DASH diet for a road to a healthy heart
What is a DASH DIET:
DASH is a flexible and balanced eating plan that helps create a heart-healthy eating style for life.
DASH diet lowers blood pressure and LDL cholesterol in the blood and shaped the NHLBI’s DASH eating plan recommendations, which includes following a DASH diet with reduced sodium intake.
The DASH eating plan requires no special foods and instead provides daily and weekly nutritional goals.
This plan recommends:
- Eating vegetables, fruits, and whole grains
- Including fat-free or low-fat dairy products, fish, poultry, beans, nuts, and vegetable oils
- Limiting foods that are high in saturated fat, such as fatty meats, full-fat dairy products, and tropical oils such as coconut, palm kernel, and palm oils
- Limiting sugar-sweetened beverages and sweets.
Based on these recommendations, the following table shows examples of daily and weekly servings that meet DASH eating plan targets for a 2,000-calorie-a-day diet.
Daily and Weekly DASH Eating Plan Goals for a 2,000-Calorie-a-Day Diet :
Food Group | Daily Servings |
Grains | 6–8 |
Meats, poultry, and fish | 6 or less |
Vegetables | 4–5 |
Fruit | 4–5 |
Low-fat or fat-free dairy products | 2–3 |
Fats and oils | 2–3 |
Sodium | 2,300 mg* |
Weekly Servings | |
Nuts, seeds, dry beans, and peas | 4–5 |
Sweets | 5 or less |
*1,500 milligrams (mg) sodium lowers blood pressure even further than 2,300 mg sodium daily.

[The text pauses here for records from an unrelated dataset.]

**src/rtl/image_crop.sv**
```systemverilog
// image_crop: keeps a rectangular window of a tagged pixel stream, 1-clk latency
// Ports: clk/reset (sync, active-high); enable, row_offset, col_offset, win_rows,
// win_cols are shadowed at FRAME_START; dvi/dtypei/datai in, dvo/dtypeo/datao out;
// out_rows/out_cols report the geometry of the last completed frame.
`ifndef DTYPE_WIDTH
`define DTYPE_WIDTH 4
`define DTYPE_FRAME_START  4'h1
`define DTYPE_FRAME_END    4'h2
`define DTYPE_ROW_START    4'h3
`define DTYPE_ROW_END      4'h4
`define DTYPE_PIXEL        4'h5
`define DTYPE_HEADER_START 4'h6
`define DTYPE_HEADER       4'h7
`define DTYPE_HEADER_END   4'h8
`endif
module image_crop #(
  parameter int DATA_WIDTH = 16,
  parameter int DIM_WIDTH  = 16
) (
  input  logic                    clk,
  input  logic                    reset,
  input  logic                    enable,
  input  logic [DIM_WIDTH-1:0]    row_offset,
  input  logic [DIM_WIDTH-1:0]    col_offset,
  input  logic [DIM_WIDTH-1:0]    win_rows,
  input  logic [DIM_WIDTH-1:0]    win_cols,
  input  logic                    dvi,
  input  logic [`DTYPE_WIDTH-1:0] dtypei,
  input  logic [DATA_WIDTH-1:0]   datai,
  output logic                    dvo,
  output logic [`DTYPE_WIDTH-1:0] dtypeo,
  output logic [DATA_WIDTH-1:0]   datao,
  output logic [DIM_WIDTH-1:0]    out_rows,
  output logic [DIM_WIDTH-1:0]    out_cols
);
  localparam logic [`DTYPE_WIDTH-1:0] DT_FS = `DTYPE_FRAME_START;
  localparam logic [`DTYPE_WIDTH-1:0] DT_FE = `DTYPE_FRAME_END;
  localparam logic [`DTYPE_WIDTH-1:0] DT_RS = `DTYPE_ROW_START;
  localparam logic [`DTYPE_WIDTH-1:0] DT_RE = `DTYPE_ROW_END;
  localparam logic [`DTYPE_WIDTH-1:0] DT_PX = `DTYPE_PIXEL;
  localparam logic [`DTYPE_WIDTH-1:0] DT_HS = `DTYPE_HEADER_START;
  localparam logic [`DTYPE_WIDTH-1:0] DT_HD = `DTYPE_HEADER;
  localparam logic [`DTYPE_WIDTH-1:0] DT_HE = `DTYPE_HEADER_END;
  typedef enum logic {WAIT_FRAME, IN_FRAME} state_e;
  state_e st_q, st_d;
  logic en_q, en_d, in_row_q, in_row_d, dv_q, dv_d;
  logic [DIM_WIDTH-1:0] roff_q, roff_d, coff_q, coff_d, wrows_q, wrows_d, wcols_q, wcols_d;
  logic [DIM_WIDTH-1:0] row_cnt_q, row_cnt_d, col_cnt_q, col_cnt_d;
  logic [DIM_WIDTH-1:0] orow_q, orow_d, ocol_q, ocol_d, owidth_q, owidth_d;
  logic [DIM_WIDTH-1:0] out_rows_q, out_rows_d, out_cols_q, out_cols_d;
  logic [`DTYPE_WIDTH-1:0] dt_q, dt_d;
  logic [DATA_WIDTH-1:0] data_q, data_d;
  logic [DIM_WIDTH-1:0] rel_row, col, rel_col, ocol_base;
  logic row_win, pix_win, row_done, is_hdr;
  function automatic logic [DIM_WIDTH-1:0] sat_inc(input logic [DIM_WIDTH-1:0] v);
    return (v == '1) ? v : v + 1'b1;
  endfunction
  // With cropping disabled the window covers everything, so the raw counts
  // fall out of the same row/column bookkeeping.
  assign rel_row = row_cnt_q - roff_q;
  assign row_win = !en_q || (row_cnt_q >= roff_q && (wrows_q == '0 || rel_row < wrows_q));
  assign col = in_row_q ? col_cnt_q : '0;
  assign rel_col = col - coff_q;
  assign pix_win = row_win && (!en_q || (col >= coff_q && (wcols_q == '0 || rel_col < wcols_q)));
  // A pixel outside a row is an implicit row start; in the window it restarts the width count.
  assign ocol_base = (!in_row_q && row_win) ? '0 : ocol_q;
  assign row_done = in_row_q && row_win && ocol_q != '0;
  assign is_hdr = dtypei == DT_HS || dtypei == DT_HD || dtypei == DT_HE;
  always_comb begin
    st_d = st_q;
    en_d = en_q;
    roff_d = roff_q;
    coff_d = coff_q;
    wrows_d = wrows_q;
    wcols_d = wcols_q;
    in_row_d = in_row_q;
    row_cnt_d = row_cnt_q;
    col_cnt_d = col_cnt_q;
    orow_d = orow_q;
    ocol_d = ocol_q;
    owidth_d = owidth_q;
    out_rows_d = out_rows_q;
    out_cols_d = out_cols_q;
    dv_d = 1'b0;
    dt_d = '0;
    data_d = '0;
    if (dvi) begin
      if (dtypei == DT_FS) begin
        st_d = IN_FRAME;
        en_d = enable;
        roff_d = row_offset;
        coff_d = col_offset;
        wrows_d = win_rows;
        wcols_d = win_cols;
        in_row_d = 1'b0;
        row_cnt_d = '0;
        col_cnt_d = '0;
        orow_d = '0;
        ocol_d = '0;
        owidth_d = '0;
        dv_d = 1'b1;
        dt_d = dtypei;
        data_d = datai;
      end else if (st_q == WAIT_FRAME) begin
        dv_d = is_hdr;
        dt_d = is_hdr ? dtypei : '0;
        data_d = is_hdr ? datai : '0;
      end else begin
        case (dtypei)
          DT_PX: begin
            in_row_d = 1'b1;
            col_cnt_d = sat_inc(col);
            ocol_d = pix_win ? sat_inc(ocol_base) : ocol_base;
            dv_d = pix_win;
            dt_d = pix_win ? dtypei : '0;
            data_d = pix_win ? datai : '0;
          end
          DT_RS: begin
            in_row_d = 1'b1;
            col_cnt_d = '0;
            ocol_d = '0;
            dv_d = row_win;
            dt_d = row_win ? dtypei : '0;
            data_d = !row_win ? '0 : en_q ? DATA_WIDTH'(rel_row) : datai;
          end
          DT_RE: begin
            in_row_d = 1'b0;
            row_cnt_d = in_row_q ? sat_inc(row_cnt_q) : row_cnt_q;
            ocol_d = in_row_q ? '0 : ocol_q;
            orow_d = row_done ? sat_inc(orow_q) : orow_q;
            owidth_d = row_done ? ocol_q : owidth_q;
            dv_d = row_win;
            dt_d = row_win ? dtypei : '0;
            data_d = (row_win && !en_q) ? datai : '0;
          end
          DT_FE: begin
            st_d = WAIT_FRAME;
            in_row_d = 1'b0;
            row_cnt_d = in_row_q ? sat_inc(row_cnt_q) : row_cnt_q;
            out_rows_d = row_done ? sat_inc(orow_q) : orow_q;
            out_cols_d = row_done ? ocol_q : owidth_q;
            dv_d = 1'b1;
            dt_d = dtypei;
            data_d = datai;
          end
          default: begin
            dv_d = 1'b1;
            dt_d = dtypei;
            data_d = datai;
          end
        endcase
      end
    end
  end
  always_ff @(posedge clk) begin
    if (reset) begin
      st_q <= WAIT_FRAME;
      en_q <= 1'b0;
      roff_q <= '0;
      coff_q <= '0;
      wrows_q <= '0;
      wcols_q <= '0;
      in_row_q <= 1'b0;
      row_cnt_q <= '0;
      col_cnt_q <= '0;
      orow_q <= '0;
      ocol_q <= '0;
      owidth_q <= '0;
      out_rows_q <= '0;
      out_cols_q <= '0;
      dv_q <= 1'b0;
      dt_q <= '0;
      data_q <= '0;
    end else begin
      st_q <= st_d;
      en_q <= en_d;
      roff_q <= roff_d;
      coff_q <= coff_d;
      wrows_q <= wrows_d;
      wcols_q <= wcols_d;
      in_row_q <= in_row_d;
      row_cnt_q <= row_cnt_d;
      col_cnt_q <= col_cnt_d;
      orow_q <= orow_d;
      ocol_q <= ocol_d;
      owidth_q <= owidth_d;
      out_rows_q <= out_rows_d;
      out_cols_q <= out_cols_d;
      dv_q <= dv_d;
      dt_q <= dt_d;
      data_q <= data_d;
    end
  end
  assign dvo = dv_q;
  assign dtypeo = dt_q;
  assign datao = data_q;
  assign out_rows = out_rows_q;
  assign out_cols = out_cols_q;
endmodule

```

When following the DASH eating plan, it is important to choose foods that are:
- Low in saturated and trans fats
- Rich in potassium, calcium, magnesium, fiber, and protein
- Lower in sodium
The DASH eating plan is just one key part of a heart-healthy lifestyle, and combining it with other lifestyle changes such as physical activity can help you control your blood pressure and LDL-cholesterol for life.

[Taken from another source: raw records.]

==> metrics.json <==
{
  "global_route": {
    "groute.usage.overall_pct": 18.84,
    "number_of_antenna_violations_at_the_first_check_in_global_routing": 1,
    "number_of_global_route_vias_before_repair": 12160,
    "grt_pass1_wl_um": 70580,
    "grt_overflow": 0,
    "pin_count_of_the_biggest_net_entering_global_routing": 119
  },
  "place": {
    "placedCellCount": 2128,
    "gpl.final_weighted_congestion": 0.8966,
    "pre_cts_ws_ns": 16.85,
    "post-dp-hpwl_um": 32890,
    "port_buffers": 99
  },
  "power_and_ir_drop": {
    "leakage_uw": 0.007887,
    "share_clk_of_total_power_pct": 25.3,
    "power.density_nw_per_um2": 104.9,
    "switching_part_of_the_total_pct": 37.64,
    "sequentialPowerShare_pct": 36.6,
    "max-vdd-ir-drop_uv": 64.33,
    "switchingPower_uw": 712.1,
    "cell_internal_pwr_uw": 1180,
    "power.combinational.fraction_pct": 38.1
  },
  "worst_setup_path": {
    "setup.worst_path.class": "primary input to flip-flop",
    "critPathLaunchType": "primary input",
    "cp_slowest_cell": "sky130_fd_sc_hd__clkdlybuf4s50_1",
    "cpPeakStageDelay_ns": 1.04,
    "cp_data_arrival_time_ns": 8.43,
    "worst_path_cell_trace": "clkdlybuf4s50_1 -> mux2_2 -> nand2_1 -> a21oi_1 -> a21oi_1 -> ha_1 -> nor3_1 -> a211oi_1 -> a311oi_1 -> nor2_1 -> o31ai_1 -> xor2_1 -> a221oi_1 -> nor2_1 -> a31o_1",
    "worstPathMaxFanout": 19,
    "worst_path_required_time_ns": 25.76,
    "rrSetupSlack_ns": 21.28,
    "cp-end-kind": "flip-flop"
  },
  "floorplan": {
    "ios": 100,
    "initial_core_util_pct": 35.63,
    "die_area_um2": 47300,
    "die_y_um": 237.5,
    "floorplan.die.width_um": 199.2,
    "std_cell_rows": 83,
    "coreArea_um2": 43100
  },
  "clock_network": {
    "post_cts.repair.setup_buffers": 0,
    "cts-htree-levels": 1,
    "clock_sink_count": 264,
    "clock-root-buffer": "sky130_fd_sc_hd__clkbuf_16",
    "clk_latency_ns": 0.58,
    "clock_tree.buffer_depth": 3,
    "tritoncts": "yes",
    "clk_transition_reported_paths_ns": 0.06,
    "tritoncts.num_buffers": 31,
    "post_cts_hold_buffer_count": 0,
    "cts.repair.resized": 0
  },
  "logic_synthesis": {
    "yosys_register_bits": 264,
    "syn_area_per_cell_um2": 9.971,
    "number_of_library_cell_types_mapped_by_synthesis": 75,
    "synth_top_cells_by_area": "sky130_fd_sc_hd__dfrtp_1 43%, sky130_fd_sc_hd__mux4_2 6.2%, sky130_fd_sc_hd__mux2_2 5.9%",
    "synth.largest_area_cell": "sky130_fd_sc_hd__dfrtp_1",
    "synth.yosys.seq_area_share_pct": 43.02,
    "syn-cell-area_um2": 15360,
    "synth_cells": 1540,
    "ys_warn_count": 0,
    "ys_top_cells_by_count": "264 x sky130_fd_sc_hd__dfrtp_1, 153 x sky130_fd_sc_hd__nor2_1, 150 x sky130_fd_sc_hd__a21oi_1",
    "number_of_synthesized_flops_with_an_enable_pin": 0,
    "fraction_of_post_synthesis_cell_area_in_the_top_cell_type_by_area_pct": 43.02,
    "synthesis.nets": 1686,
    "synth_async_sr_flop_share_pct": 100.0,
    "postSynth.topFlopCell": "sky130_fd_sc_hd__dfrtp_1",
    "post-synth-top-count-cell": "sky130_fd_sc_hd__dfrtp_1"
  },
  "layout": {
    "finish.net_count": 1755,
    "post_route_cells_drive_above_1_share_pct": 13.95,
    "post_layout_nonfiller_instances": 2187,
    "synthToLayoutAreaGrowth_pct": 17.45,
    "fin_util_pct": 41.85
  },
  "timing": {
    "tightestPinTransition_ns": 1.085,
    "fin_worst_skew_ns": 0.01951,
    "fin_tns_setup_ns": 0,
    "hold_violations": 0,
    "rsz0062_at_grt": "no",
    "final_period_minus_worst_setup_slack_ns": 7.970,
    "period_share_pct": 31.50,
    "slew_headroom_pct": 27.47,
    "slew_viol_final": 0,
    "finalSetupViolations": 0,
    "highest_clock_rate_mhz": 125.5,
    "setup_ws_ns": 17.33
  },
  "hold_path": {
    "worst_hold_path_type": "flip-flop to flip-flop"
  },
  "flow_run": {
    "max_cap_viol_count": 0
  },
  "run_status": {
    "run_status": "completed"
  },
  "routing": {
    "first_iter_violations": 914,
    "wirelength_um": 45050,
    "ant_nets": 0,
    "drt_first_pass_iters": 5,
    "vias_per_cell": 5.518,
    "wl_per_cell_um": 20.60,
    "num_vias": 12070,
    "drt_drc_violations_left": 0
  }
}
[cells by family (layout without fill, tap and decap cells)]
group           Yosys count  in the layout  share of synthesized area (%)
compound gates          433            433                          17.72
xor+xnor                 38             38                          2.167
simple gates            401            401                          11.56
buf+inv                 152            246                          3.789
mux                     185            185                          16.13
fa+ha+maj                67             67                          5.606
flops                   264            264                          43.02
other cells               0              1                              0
**config.mk**
```make
export PLATFORM = sky130hd
export DESIGN_NAME = cas_recorder
export DESIGN_NICKNAME = d
export VERILOG_FILES = /design/src/rtl/cas_recorder.sv
export SDC_FILE = /design/constraint.sdc
export NUM_CORES = 1
export LEC_CHECK = 0
export CAP_MARGIN = 20
export CORE_MARGIN = 1.5
export CORE_UTILIZATION = 45
export CTS_CLUSTER_SIZE = 14
export DETAILED_ROUTE_END_ITERATION = 8
export GPL_TIMING_DRIVEN = 0
export PLACE_DENSITY = 0.68
export REMOVE_ABC_BUFFERS = 1
export SETUP_SLACK_MARGIN = 0.3
export SLEW_MARGIN = 20
export SYNTH_ARGS = -nofsm -noshare
export SYNTH_HDL_FRONTEND = slang
export SYNTH_SLANG_ARGS = --single-unit
```
**constraint.sdc**
```tcl
create_clock -name clk -period 2.95 [get_ports clk]
set_input_delay 0.4425 -clock clk [delete_from_list [all_inputs] [get_ports clk]]
set_output_delay 0.4425 -clock clk [all_outputs]
set_load 0.02 [all_outputs]
```
**src/rtl/cas_recorder.sv**
```systemverilog
// cas_recorder: decodes the CoCo cassette DAC FSK stream into leader-aligned bytes written to tape SRAM.
// Optional `define CAS_REC_TIMEOUT_EN drops lock as soon as an inter-block gap exceeds MAX_PER ticks.
module cas_recorder #(
  parameter int TICK_DIV = 57,
  parameter int HI_TH    = 36,
  parameter int LO_TH    = 28,
  parameter int BIT_TH   = 625,
  parameter int MIN_PER  = 200,
  parameter int MAX_PER  = 1500
) (
  input  logic        clk,
  input  logic        COCO_RESET_N,
  input  logic        en,
  input  logic        clear,
  input  logic [5:0]  cas_in,
  output logic [15:0] ram_addr,
  output logic [7:0]  ram_data,
  output logic        ram_wr,
  output logic [15:0] rec_len,
  output logic        locked,
  output logic        overflow
);
  localparam int DW = $clog2(TICK_DIV + 1);
  localparam int PW = $clog2(MAX_PER + 2);
  localparam logic [PW-1:0] PER_SAT = PW'(MAX_PER + 1);
  typedef enum logic [1:0] {IDLE, HUNT, LOCKED} state_t;
  state_t state, state_nx;
  logic [DW-1:0] div;
  logic [PW-1:0] per;
  logic [7:0] shift, shift_nx;
  logic [2:0] bits;
  logic cmp, cmp_q, armed, done, tick, rise, idle, ev, valid, bit_v, to;
  always_comb begin
    tick = div == DW'(TICK_DIV - 1);
    rise = cmp & ~cmp_q;
    idle = !en || state == IDLE;
    ev = rise && armed && !idle;
    valid = per >= PW'(MIN_PER) && per <= PW'(MAX_PER);
    bit_v = per < PW'(BIT_TH);
    shift_nx = {bit_v, shift[7:1]};
`ifdef CAS_REC_TIMEOUT_EN
    to = state == LOCKED && per == PER_SAT;
`else
    to = 1'b0;
`endif
  end
  always_ff @(posedge clk or negedge COCO_RESET_N)
    if (!COCO_RESET_N) state <= IDLE;
    else state <= state_nx;
  always_comb
    state_nx = !en ? IDLE :
               state == IDLE ? HUNT :
               (ev && !valid) || to ? HUNT :
               state == HUNT && ev && shift_nx == 8'h55 ? LOCKED : state;
  always_comb locked = state == LOCKED;
  always_ff @(posedge clk or negedge COCO_RESET_N) begin
    if (!COCO_RESET_N) begin
      div <= '0;
      cmp <= 1'b0;
      cmp_q <= 1'b0;
      per <= '0;
      armed <= 1'b0;
      shift <= '0;
      bits <= '0;
      done <= 1'b0;
      ram_addr <= '0;
      ram_data <= '0;
      ram_wr <= 1'b0;
      rec_len <= '0;
      overflow <= 1'b0;
    end else begin
      div <= tick ? '0 : div + 1'b1;
      cmp <= cas_in >= 6'(HI_TH) ? 1'b1 : cas_in <= 6'(LO_TH) ? 1'b0 : cmp;
      cmp_q <= cmp;
      done <= 1'b0;
      if (idle) begin
        per <= '0;
        armed <= 1'b0;
        shift <= '0;
        bits <= '0;
      end else begin
        per <= rise ? '0 : tick && per != PER_SAT ? per + 1'b1 : per;
        if (rise) armed <= 1'b1;
        if (to || (ev && !valid)) begin
          shift <= '0;
          bits <= '0;
        end else if (ev) begin
          shift <= shift_nx;
          if (state == LOCKED) begin
            bits <= bits + 3'd1;
            done <= bits == 3'd7;
          end else if (shift_nx == 8'h55) begin
            bits <= '0;
            done <= 1'b1;
          end
        end
      end
      // the strobe is one cycle wide; clear overrides a coincident write
      ram_wr <= 1'b0;
      if (clear) begin
        rec_len <= '0;
        ram_addr <= '0;
        overflow <= 1'b0;
      end else if (done) begin
        if (rec_len == 16'hFFFF) overflow <= 1'b1;
        else begin
          ram_wr <= 1'b1;
          ram_addr <= rec_len;
          ram_data <= shift;
          rec_len <= rec_len + 16'd1;
        end
      end
    end
  end
endmodule

```
==> metrics <==
post-route setup slack=610.7 ps; CTS tree=built; # H-tree levels=3; Max Cap Viol=0; 1st-pass router iterations=4; Worst Hold Class=input port to async pin; top cells by area, synth=dfrtp_1 53%, nor2_1 5.7%, xnor2_1 4.9%, mux2i_1 4.8%, ha_1 2.8%; pre-CTS WS=592.8 ps; Via density=5.389; critical path fanouts, max=9; clock share of power=46.6%; mux share of post-synthesis cell area=7.585%; pin count of the biggest net entering global routing=50; Initial Util=46.32%; post-route antenna net violation count=0; clk root buf=clkbuf_8; gr usage total=17.81%; crit path launch type=register; CP required=3190 ps; Net Sw Frac=21.20%; DR vias=2662; I/O Buffers=52; Combinational Power Share=2.8%; post-synthesis compound-gate area fraction=8.563%; DRT Wirelength=6864 um; PwrDens=463.8 mW/mm2; Synth top area share=53.13%; gpl congestion=0.7601; Post-Syn Area per Cell=10.75 um2; Mapped Cells=333; Final TNS setup=0 ps; Peak Freq=427.5 MHz; maximum vdd drop=0.0002049 V; Final min period=2339 ps; Synth async-reset ratio=100.0%; ratio of cells with drive above 1 in the final layout=8.418%; ANT cells=0; Seq/Total Area, Yosys=53.13%; status=finished, final reports clean; I/O Pins=53; sequential share of power=50.6%; initial drt markers=94; skew final=9.142 ps; Max transition margin=53.80%; dpl hpwl=4761 um; crit path buf inv count=1; Power Internal=0.001630 W; final core occ=57.72%; count of state elements after synthesis=76; clock tree buffer depth=2; Crit path max-delay family=compound AO/OA/AOI/OAI gates; Syn-to-layout area delta=24.61%; Worst-Margin Slew=686.7 ps; NetSw=0.0004386 W; Pins Over Slew Limit=0; # hold bufs at CTS=0; num rows=32; Leakage=1.947 nW; Synth Area in Simple Gates=19.75%; Yosys top cell by area=dfrtp_1; NumNets Final=405; ys flop type=dfrtp_1; RSZ-0062 raised after global routing=no; EDFF count, synth=0; routed length per instance=13.89 um; kind of critical path=register to register; Fin. Hold Viols=0; CP max stage delay=690 ps; Die Wd=92.19 um; final setup fails=0; Yosys cell types=43; most frequent cells in the layout=76 x dfrtp_1, 54 x nor2_1, 50 x clkdlybuf4s50_1; CP cell instances=nand4_1, o41ai_4, buf_6, nor2_2, mux2_1; vias in the first global route=2549; die area=0.008499 mm2; crit path DAT=2580 ps; post-CTS setup buffers=0; Post-Syn Area=0.003580 mm2; adder-cell area share of the yosys netlist=2.796%; clk sinks=76; largest family of logic cells by synthesized area=simple AND/OR/NAND/NOR gates; fillcell total=663; antenna violations before repair=0; Reg clk slew, reported paths=80 ps; DRC violations left=0; Post-Synth XOR/XNOR Area=5.872%; crit path capture type=register; post-CTS sizing=0; Die Y=92.19 um; Num CTS Buffers=9; Ys Warns=0; Skew-Pair Late Insertion Delay=350 ps; CP max stage cell=o41ai_4; period utilization=79.30%; first-pass GRT wire length=12050 um; Core Area=0.007727 mm2; most common cell after layout, fill and taps aside=dfrtp_1; total gr overflow=0; Tot Pwr=0.002069 W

Other lifestyle changes to prevent and control high blood pressure :
- Be physically active.
- Limit alcohol intake.
- Maintain a healthy weight.
- Manage and cope with stress.
- If you smoke, quit.
- Adequate sleep. Atleast 7-8 hrs.
To help make lifestyle changes for road to a healthy heart, try making one change at a time. Add one change at a time and add another change once successful. Its one Beat at a time. Once you practice healthy lifestyle to make a habit, you are more likely to achieve road to a healthy heart and maintain healthy blood pressure and cholesterol levels.